I won’t ask anyone to boycott or refuse to purchase Harry Potter merchandise or Hogwarts Legacy, because I don’t think it’s my place to do that. This piece wasn’t intended to change minds or convince people on the fence to adopt a certain point of view. It was more a way for me to get my thoughts in order and share why, as someone who talks a fair amount about the video games industry here on the website, I won’t be covering Hogwarts Legacy this year. Hogwarts Legacy could end up being a bust, at the end of the day – an overhyped, mediocre video game not worth all of this fuss and bother.
As I said at the beginning, we all have the right to decide for ourselves which products, companies, and public figures we want to support – and which ones we don’t or can’t support. For me, Hogwarts Legacy and the entire Harry Potter series now fall firmly into the latter category, and unless there’s a massively compelling reason to discuss the franchise in future, I hope that this will be the last time I have to comment on it.

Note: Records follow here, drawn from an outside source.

**src/hdl/pcg_pkg.sv**
```systemverilog
// Package of constants for the peripheral clock gating block
package pcg_pkg;
    // Register byte addresses
    localparam logic [11:0] PCG_ADDR_GATE = 12'h000;
    localparam logic [11:0] PCG_ADDR_COMP = 12'h004;
    localparam logic [11:0] PCG_ADDR_MCU = 12'h008;
    localparam logic [11:0] PCG_ADDR_DIS_LO = 12'h00C;
    localparam logic [11:0] PCG_ADDR_DIS_HI = 12'h010;
    localparam logic [11:0] PCG_ADDR_STATUS = 12'h014;
    localparam logic [11:0] PCG_ADDR_SLEEP = 12'h018;
    // Gate register fields
    localparam int PCG_BIT_CONV = 0;
    localparam int PCG_BIT_USART = 1;
    localparam int PCG_BIT_SPI = 2;
    localparam int PCG_BIT_TIMER = 3;
    localparam logic [3:0] PCG_GATE_RESET = 4'h0;
    // Comparator control fields
    localparam int PCG_BIT_CMP_DIS = 0;
    localparam int PCG_BIT_CMP_REF = 1;
    localparam int PCG_BIT_CMP_MUX = 2;
    localparam logic [2:0] PCG_COMP_RESET = 3'h0;
    // MCU control field
    localparam int PCG_BIT_IF_DIS = 0;
    // Other resets
    localparam logic [7:0] PCG_DIS_RESET = 8'h00;
    // Reference start-up time and its cycle count
    localparam int PCG_CLK_MHZ = 100;
    localparam int PCG_REF_START_US = 70;
    localparam int PCG_REF_START_CYC = PCG_REF_START_US * PCG_CLK_MHZ;
    // Sleep modes
    typedef enum logic [2:0] {
        PCG_SLP_ACTIVE = 3'b000,
        PCG_SLP_IDLE = 3'b001,
        PCG_SLP_NOISE = 3'b010,
        PCG_SLP_DOWN = 3'b011,
        PCG_SLP_SAVE = 3'b100,
        PCG_SLP_STANDBY = 3'b101
    } pcg_sleep_type;
endpackage

```
**src/hdl/pcg_ref_timer.sv**
```systemverilog
// Start-up timer of the internal voltage reference
`timescale 1ns/1ps
module pcg_ref_timer
    import pcg_pkg::*;
#(
    parameter int START_CYC = PCG_REF_START_CYC
) (
    // Clock and reset
    input wire logic i_clk,
    input wire logic i_reset_n,
    // Reference demand
    input wire logic i_enable,
    // Ready
    output logic o_ready
);
    // A zero count would run the counter through its whole 32-bit range before leaving the counting branch
    if (START_CYC < 1) begin : g_bad_start
        $error("START_CYC must be at least 1");
    end
    typedef struct packed {
        logic [31:0] count;
        logic ready;
    } pcg_rt_type;
    pcg_rt_type state_reg;
    pcg_rt_type state_next;
    always_comb begin
        state_next = state_reg;
        if (!i_enable) begin
            state_next.count = 32'h00000000;
            state_next.ready = 1'b0;
        end else if (!state_reg.ready) begin
            // Kept on through sleep means no restart here
            if (state_reg.count == 32'(START_CYC - 1)) begin
                state_next.ready = 1'b1;
            end else begin
                state_next.count = state_reg.count + 32'h00000001;
            end
        end
    end
    always_ff @(posedge i_clk) begin
        if (!i_reset_n) begin
            state_reg <= '0;
        end else begin
            state_reg <= state_next;
        end
    end
    assign o_ready = state_reg.ready;
endmodule // pcg_ref_timer

```
**src/hdl/pcg_clock_enable.sv**
```systemverilog
// Per-peripheral clock enable with sleep-mode qualification
`timescale 1ns/1ps
module pcg_clock_enable
    import pcg_pkg::*;
(
    // Clock and reset
    input wire logic i_clk,
    input wire logic i_reset_n,
    // Controls
    input wire logic i_gate,
    input wire logic i_domain_run,
    // Enable
    output logic o_enable
);
    typedef struct packed {
        logic en;
    } pcg_ce_type;
    pcg_ce_type state_reg;
    pcg_ce_type state_next;
    always_comb begin
        state_next = state_reg;
        // Enable only, never a reset: the peripheral keeps its state
        state_next.en = i_domain_run && !i_gate;
    end
    always_ff @(posedge i_clk) begin
        if (!i_reset_n) begin
            state_reg.en <= 1'b1;
        end else begin
            state_reg <= state_next;
        end
    end
    assign o_enable = state_reg.en;
endmodule // pcg_clock_enable

```
**src/hdl/pcg_top.sv**
```systemverilog
// Peripheral clock gating and sleep power control, APB slave
`timescale 1ns/1ps
// Operation
// - Gate register bits 7..4 read zero
// - Timer gate bit stops wide timer
// - SPI gate bit stops SPI clock
// - USART gate bit stops USART clock
// - Converter gate stops ADC, blocks comparator mux
// - Gated peripheral frozen, registers unreachable
// - Ungating resumes peripheral in same state
// - Gating matters in active and idle, converter gate also in noise
// - ADC stays on in sleep; restart extended
// - Comparator off in deep sleep; reference kept
// - Reference on when detector, comparator, ADC
// - Kept reference valid; re-enable needs startup
// - Fused brown-out detector active in sleep
// - Enabled watchdog runs in all sleep
// - Input buffers off when io, adc stopped
// - Low disable register bit kills pin buffer; high disable register has no effect
// - Debug fuse keeps main clock in deep sleep while interface enabled
// - Disable bit or fuse turns interface off
// - TDO undriven while TAP not shifting
module pcg_top
    import pcg_pkg::*;
#(
    parameter int REF_START_CYC = PCG_REF_START_CYC
) (
    // Clock and reset
    input wire logic i_clk,
    input wire logic i_reset_n,
    // APB slave
    input wire logic i_psel,
    input wire logic i_penable,
    input wire logic i_pwrite,
    input wire logic [11:0] i_paddr,
    input wire logic [31:0] i_pwdata,
    output logic [31:0] o_prdata,
    output logic o_pready,
    output logic o_pslverr,
    // Fuses and peripheral status
    input wire logic [1:0] i_brownout_level_fuse,
    input wire logic i_debug_enable_fuse,
    input wire logic i_interface_enable_fuse,
    input wire logic i_adc_enable,
    input wire logic i_watchdog_enable,
    input wire logic [7:0] i_wake_pin_mask,
    // Test port
    input wire logic i_tap_shifting,
    input wire logic i_tdo_data,
    // Peripheral clock enables
    output logic o_timer_clk_en,
    output logic o_spi_clk_en,
    output logic o_usart_clk_en,
    output logic o_adc_clk_en,
    // Peripheral register access enables
    output logic [3:0] o_periph_access_en,
    // Analog controls
    output logic o_adc_extended_conv,
    output logic o_comparator_en,
    output logic o_comparator_mux_en,
    output logic o_reference_en,
    output logic o_reference_ready,
    output logic o_brownout_en,
    output logic o_watchdog_run,
    output logic [7:0] o_input_buffer_en,
    // Clock source and test port
    output logic o_main_clock_en,
    output logic o_interface_en,
    output logic o_tdo,
    output logic o_tdo_oe
);
    ////////////////////////////////////////////////////////////////////////
    function automatic logic deep_sleep(input logic [2:0] m);
        deep_sleep = (m == PCG_SLP_DOWN) || (m == PCG_SLP_SAVE) ||
                     (m == PCG_SLP_STANDBY);
    endfunction

    typedef struct packed {
        logic [3:0] gate;
        logic [2:0] comp;
        logic if_dis;
        logic [7:0] dis_lo;
        logic [7:0] dis_hi;
        logic [2:0] sleep;
        logic [31:0] prdata;
        logic pready;
        logic pslverr;
        logic adc_prev;
        logic adc_ext;
        logic cmp_en;
        logic cmp_mux;
        logic ref_en;
        logic bod_en;
        logic wdt_run;
        logic [7:0] ibuf;
        logic main_clk;
        logic if_en;
        logic tdo;
        logic tdo_oe;
    } pcg_state_type;

    pcg_state_type state_reg;
    pcg_state_type state_next;
    logic periph_run;
    logic [3:0] clk_en;
    logic ref_ready;
    logic ref_demand;

    ////////////////////////////////////////////////////////////////////////
    // Gating acts in active and idle, converter also in noise; deeper modes stop these clocks anyway
    assign periph_run = (state_reg.sleep == PCG_SLP_ACTIVE) ||
                        (state_reg.sleep == PCG_SLP_IDLE);

    pcg_clock_enable u_ce_conv (
        .i_clk(i_clk),
        .i_reset_n(i_reset_n),
        .i_gate(state_reg.gate[PCG_BIT_CONV]),
        .i_domain_run(periph_run || (state_reg.sleep == PCG_SLP_NOISE)),
        .o_enable(clk_en[PCG_BIT_CONV])
    );
    pcg_clock_enable u_ce_usart (
        .i_clk(i_clk),
        .i_reset_n(i_reset_n),
        .i_gate(state_reg.gate[PCG_BIT_USART]),
        .i_domain_run(periph_run),
        .o_enable(clk_en[PCG_BIT_USART])
    );
    pcg_clock_enable u_ce_spi (
        .i_clk(i_clk),
        .i_reset_n(i_reset_n),
        .i_gate(state_reg.gate[PCG_BIT_SPI]),
        .i_domain_run(periph_run),
        .o_enable(clk_en[PCG_BIT_SPI])
    );
    pcg_clock_enable u_ce_timer (
        .i_clk(i_clk),
        .i_reset_n(i_reset_n),
        .i_gate(state_reg.gate[PCG_BIT_TIMER]),
        .i_domain_run(periph_run),
        .o_enable(clk_en[PCG_BIT_TIMER])
    );

    assign ref_demand = state_next.ref_en;
    pcg_ref_timer #(
        .START_CYC(REF_START_CYC)
    ) u_ref (
        .i_clk(i_clk),
        .i_reset_n(i_reset_n),
        .i_enable(ref_demand),
        .o_ready(ref_ready)
    );

    ////////////////////////////////////////////////////////////////////////
    always_comb begin
        logic setup;
        logic access;
        logic deep;
        logic bod_on;
        logic cmp_on;
        setup = i_psel && !i_penable;
        access = i_psel && i_penable;
        deep = deep_sleep(state_reg.sleep);
        // Comparator drops in deep sleep; its reference demand does not
        cmp_on = !state_reg.comp[PCG_BIT_CMP_DIS] && !deep;
        bod_on = (i_brownout_level_fuse != 2'b11);
        state_next = state_reg;
        // Single-cycle access: pready answers in the first access cycle
        state_next.pready = setup;
        state_next.pslverr = 1'b0;
        if (setup && !i_pwrite) begin
            state_next.prdata = 32'h00000000;
            case (i_paddr)
                PCG_ADDR_GATE: state_next.prdata[3:0] = state_reg.gate;
                PCG_ADDR_COMP: state_next.prdata[2:0] = state_reg.comp;
                PCG_ADDR_MCU: state_next.prdata[0] = state_reg.if_dis;
                PCG_ADDR_DIS_LO: state_next.prdata[7:0] = state_reg.dis_lo;
                PCG_ADDR_DIS_HI: state_next.prdata[7:0] = state_reg.dis_hi;
                PCG_ADDR_STATUS: state_next.prdata[7:0] = {ref_ready, state_reg.ref_en,
                    state_reg.adc_ext, state_reg.cmp_en, clk_en};
                PCG_ADDR_SLEEP: state_next.prdata[2:0] = state_reg.sleep;
                default: state_next.pslverr = 1'b1;
            endcase
        end else if (setup) begin
            case (i_paddr)
                PCG_ADDR_GATE: state_next.gate = i_pwdata[3:0];
                PCG_ADDR_COMP: state_next.comp = i_pwdata[2:0];
                PCG_ADDR_MCU: state_next.if_dis = i_pwdata[PCG_BIT_IF_DIS];
                PCG_ADDR_DIS_LO: state_next.dis_lo = i_pwdata[7:0];
                PCG_ADDR_DIS_HI: state_next.dis_hi = i_pwdata[7:0];
                PCG_ADDR_SLEEP: begin
                    if (i_pwdata[2:0] <= PCG_SLP_STANDBY) begin
                        state_next.sleep = i_pwdata[2:0];
                    end else begin
                        state_next.pslverr = 1'b1;
                    end
                end
                default: state_next.pslverr = 1'b1;
            endcase
        end
        if (access) begin
            state_next.pready = 1'b0;
        end
        // ADC ignores sleep; an off-on cycle flags an extended conversion
        state_next.adc_prev = i_adc_enable;
        if (i_adc_enable && !state_reg.adc_prev) begin
            state_next.adc_ext = 1'b1;
        end
        state_next.cmp_en = cmp_on;
        state_next.cmp_mux = cmp_on && state_reg.comp[PCG_BIT_CMP_MUX] &&
            !state_reg.gate[PCG_BIT_CONV];
        state_next.bod_en = bod_on;
        state_next.ref_en = bod_on || i_adc_enable ||
            (!state_reg.comp[PCG_BIT_CMP_DIS] && state_reg.comp[PCG_BIT_CMP_REF]);
        state_next.wdt_run = i_watchdog_enable;
        // Buffers off when io and adc clocks both stop, except wake pins
        for (int i = 0; i < 8; i++) begin
            state_next.ibuf[i] = !state_reg.dis_lo[i] &&
                (!deep || i_wake_pin_mask[i]);
        end
        state_next.if_en = i_interface_enable_fuse && !state_reg.if_dis;
        state_next.main_clk = !deep || (state_reg.sleep == PCG_SLP_STANDBY) ||
            (i_debug_enable_fuse && state_next.if_en);
        state_next.tdo = i_tdo_data;
        state_next.tdo_oe = state_next.if_en && i_tap_shifting;
    end

    always_ff @(posedge i_clk) begin
        if (!i_reset_n) begin
            state_reg <= '0;
            state_reg.gate <= PCG_GATE_RESET;
            state_reg.main_clk <= 1'b1;
        end else begin
            state_reg <= state_next;
        end
    end

    ////////////////////////////////////////////////////////////////////////
    assign o_prdata = state_reg.prdata;
    assign o_pready = state_reg.pready;
    assign o_pslverr = state_reg.pslverr;
    assign o_timer_clk_en = clk_en[PCG_BIT_TIMER];
    assign o_spi_clk_en = clk_en[PCG_BIT_SPI];
    assign o_usart_clk_en = clk_en[PCG_BIT_USART];
    assign o_adc_clk_en = clk_en[PCG_BIT_CONV];
    // Same enable blocks register access, so a gated block is untouchable
    assign o_periph_access_en = clk_en;
    assign o_adc_extended_conv = state_reg.adc_ext;
    assign o_comparator_en = state_reg.cmp_en;
    assign o_comparator_mux_en = state_reg.cmp_mux;
    assign o_reference_en = state_reg.ref_en;
    assign o_reference_ready = ref_ready;
    assign o_brownout_en = state_reg.bod_en;
    assign o_watchdog_run = state_reg.wdt_run;
    assign o_input_buffer_en = state_reg.ibuf;
    assign o_main_clock_en = state_reg.main_clk;
    assign o_interface_en = state_reg.if_en;
    assign o_tdo = state_reg.tdo;
    assign o_tdo_oe = state_reg.tdo_oe;
endmodule // pcg_top

```
**config.mk**
```make
export PLATFORM = sky130hd
export DESIGN_NAME = pcg_top
export DESIGN_NICKNAME = d
export VERILOG_FILES = /design/src/hdl/pcg_pkg.sv /design/src/hdl/pcg_ref_timer.sv /design/src/hdl/pcg_clock_enable.sv /design/src/hdl/pcg_top.sv
export SDC_FILE = /design/constraint.sdc
export NUM_CORES = 1
export LEC_CHECK = 0
export BUFFER_PORTS_ARGS = -buffer_cell sky130_fd_sc_hd__buf_2
export CORE_MARGIN = 2
export CORE_UTILIZATION = 40
export DETAILED_ROUTE_END_ITERATION = 12
export GPL_ROUTABILITY_DRIVEN = 0
export PLACE_DENSITY = 0.62
export SLEW_MARGIN = 15
export SYNTH_ARGS = -nofsm -noshare
export SYNTH_HDL_FRONTEND = slang
export SYNTH_HIERARCHICAL = 1
export SYNTH_SLANG_ARGS = --single-unit
```
**constraint.sdc**
```tcl
create_clock -name i_clk -period 2.2 [get_ports i_clk]
set_input_delay 0.44 -clock i_clk [delete_from_list [all_inputs] [get_ports i_clk]]
set_output_delay 0.44 -clock i_clk [all_outputs]
set_load 0.005 [all_outputs]
```
==> metrics.yaml <==
run_status:
  outcome: "completed"
grt:
  grt_pass1_wl_microns: 17900
  grt_max_degree: 22
  grt_antenna_before_repair: 0
  grt_pass1_vias: 3618
  gr-total-overflow: 0
  grtUsageTotal_pct: 17.8
finish:
  largest_register_ffs: 32
  multiInputGateArea_sq_um: 2350
  final_nets: 659
  ff_latch_area_sq_um: 1860
  synthToLayoutAreaGrowth_pct: 14.1
  mostFrequentLayoutCell: "dfxtp_1"
  drive_gt1_share_pct: 23.3
  layout_common_cells: "dfxtp_1, buf_2, nand2_1"
  antenna_cells: 0
  fillers: 1108
yosys:
  synth_top_cell_area_share_pct: 40.3
  ys_warn_count: 6
  synth_async_sr_flop_share_pct: 0
  syn_inst: 531
  synth-edff-count: 0
  avgSynthCellArea_sq_um: 8.71
  synth_area_leader_cell: "dfxtp_1"
  ys_seq_area_share_pct: 40.3
  synth.cell_area_sq_um: 4620
  synthFlopType: "dfxtp_1"
  ys_top_cells_by_area: "dfxtp_1, buf_4, mux2i_1, a21oi_1, nand2_1"
  yosys.cell_types.count: 62
  synth-seq-cells: 93
route:
  wl_per_cell_microns: 14.8
  route.vias.total: 3891
  routed_via_density: 5.27
  met2WireLength_microns: 5130
  drcViolationCount: 0
  routed_wl_microns: 11000
  drtIter0Drc: 250
  top_layer: "met4"
  ant_nets: 0
  m1WireLength_microns: 5150
  first_pass_iters: 4
  route.met3.wl_microns: 546
critical_path:
  slowest_stage: "or4_1"
  cp_common_cell: "or4_1"
  crit_required_ps: 2470
  rrSetupSlack_ps: 140
  crit_chain: "ha_1 -> nand2_1 -> or4_1 -> buf_4 -> or4_1 -> a21oi_1"
  cp.arrival_ps: 2330
  critPathMaxFanout: 16
  reg2reg_from: "u_ref/state_reg[2]"
  r2r-end: "u_ref/state_reg[19]"
  max_stage_delay_ps: 470
  reg2reg_depth: 6
  worstSetupStartpointType: "register"
  end_kind: "register"
  critPathKind: "register to register"
clock_tree:
  clk_latency_ps: 350
  cts_buffer_depth: 2
  cts_inserted_buffers: 9
  clock-sinks: 93
  cts_root_buffer: "clkbuf_16"
  path_clk_slew_ps: 60
  cts_tree: "built"
  htree_levels: 3
timing:
  finClkSkew_ps: 10.2
  rsz0062_at_grt: "false"
  setup_viol: 0
  fin_crit_sh_pct: 93.5
  fin_crit_ps: 2060
  fmax_mhz: 486
  drv_slew: 0
  hold_viol_final: 0
  finalSetupTns_ps: 0
  hold_slack_ps: 289
flow_run:
  maxCapViolCount: 0
die:
  dieHeight_microns: 112
  die_x_microns: 112
  ioPinCount: 126
  initial_core_util_pct: 40.7
  core_area_sq_um: 11400
  design.die.area_sq_um: 12400
  std_cell_rows: 39
pwr:
  ir_worst_vdd_mv: 1.01
  p_total_mw: 3.62
  p_leak_nw: 2.17
  power_density_nw_per_um2: 687
hold_path:
  worst_hold_path.endpoint: "o_brownout_en"
  hold-path-cell-count: 2
  min_path_type: "input port to register"
  min_from: "i_brownout_level_fuse[0]"
place:
  dpl.hpwl_microns: 8140
  port_buffers: 77
==> cell type report <==
type / instances / area share, %
multi-input cells: 382 / 44.6
flip-flops and latches: 93 / 35.3
inverters: 10 / 0.711
well taps: 143 / 3.39
clock inverters: 4 / 1.38
clock buffers: 11 / 4.60
repair buffers: 96 / 10.0
==> stage by stage <==
stage / worst slack (ps) / utilization (%) / std cells / instance area, sq um
detailed placement: 49.7 / 43.6 / 724 / 4960
global placement: 113 / 43.6 / 724 / 4960
finish: 144 / 46.4 / 739 / 5280
global route: 12.8 / 46.4 / 739 / 5280
floorplan: 239 / - / 554 / 4710
CTS: 37.9 / 46.4 / 739 / 5280
==> cell usage after synthesis, types with 7 or more instances <==
master and instances:
nor3_1 16, a21oi_1 37, o21ai_0 25, and2_1 7, nand3_1 26, nor2_1 35
mux2i_1 21, nor3b_1 7, inv_1 9, dfxtp_1 93, nand4_1 11, buf_4 45
nand2_1 47, and3_1 7, clkbuf_1 14, xnor2_1 15, or4_1 14, o31ai_1 7
==> how the worst max path moves through the flow <==
stage,start,end,slack [ps],depth (start not counted)
floorplan,u_ref/state_reg[3],u_ref/state_reg[1],240,7
global placement,u_ref/state_reg[3],u_ref/state_reg[20],110,5
detailed placement,u_ref/state_reg[3],u_ref/state_reg[22],50,5
CTS,u_ref/state_reg[3],u_ref/state_reg[22],40,5
global route,u_ref/state_reg[2],u_ref/state_reg[19],10,6
finish,u_ref/state_reg[2],u_ref/state_reg[19],140,6
==> repair_timing <==
action,in CTS,in global routing
endpoints found under the setup margin,0,7
resized for setup,0,2
hold buffers,0,0
buffers inserted,0,0
==> layer usage <==
| layer | up-vias | GRT usage, % |
|---|---|---|
| met5 | - | 0 |
| met4 | 0 | 5.68 |
| met3 | 10 | 3.81 |
| met2 | 86 | 28.1 |
| met1 | 1840 | 24.3 |
| li1 | 1955 | - |
==> critical path, delay by kind of cell (launching register included) <==
family / cells / cell delay [ps]
buf+inv: 1 / 210
simple gates: 3 / 930
flops: 1 / 430
compound gates: 1 / 170
fa+ha+maj: 1 / 250
==> cell families after synthesis <==
| family | Yosys count | synth area share, % |
|---|---|---|
| adders and majority gates | 2 | 0.541 |
| and+or+nand+nor | 221 | 27.5 |
| DFF | 93 | 40.3 |
| muxes | 27 | 6.01 |
| AOI/OAI and AO/OA | 91 | 11.7 |
| xor gates and xnor gates | 17 | 3.22 |
| buffers and inverters | 79 | 10.7 |
| other | 1 | 0.0811 |
==> power by group <==
group          internal (mW)  switching, mW
logic                 0.0939          0.139
registers               1.71         0.0172
clock network           1.02          0.642
total                   2.83          0.799
No activity file was read; power rests on OpenSTA's default activity.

I would love to see greater acceptance of transgender and gender non-conforming people. I myself am non-binary, and it isn’t always easy in the UK in 2023 to be open about that. People like JK Rowling have caused and are continuing to cause harm to trans women in particular, and unfortunately her very public attacks on trans folks have been seized upon by people and organisations with pre-existing anti-trans views and agendas to halt and reverse trans rights.
Hogwarts Legacy and the Harry Potter series may not be openly transphobic in terms of narrative, but because a cut of the proceeds go to someone who is, and who uses the wealth, fame, and status she has to contribute to these causes, I’m now in a position where I can’t support them. As a consumer in a capitalist marketplace, all I can do is vote with my wallet – so that’s what I’m choosing to do.
This is not an easy subject, and for people who are much greater fans of Harry Potter than I ever was, all I can really say is that I empathise with you. I keep thinking how I might feel if this kind of controversy were engulfing something I deeply care about, like Star Trek, and whether I could realistically cut off the entire Star Trek franchise as a point of principle. I genuinely don’t know what I’d do in that situation – so I sympathise with any Harry Potter fan who feels that way.
I also don’t think that many of the “hot takes” floating around on social media on this subject are doing anyone any favours. Viral videos proclaiming that anyone who purchases Hogwarts Legacy must be transphobic and is automatically a “bad person” don’t help the discourse around this complex and sensitive subject, and such polarising language arguably pushes away just as many people as it converts to this cause. So I feel that, while passions are understandably high, we need to try to approach these conversations, and our interlocutors on the other side of the debate, with as much calmness as possible.
So that’s it. I hope you now have a better understanding of why I can’t support Hogwarts Legacy and the Harry Potter series.
This article contains the thoughts and opinions of one person only and is not intended to cause any offence.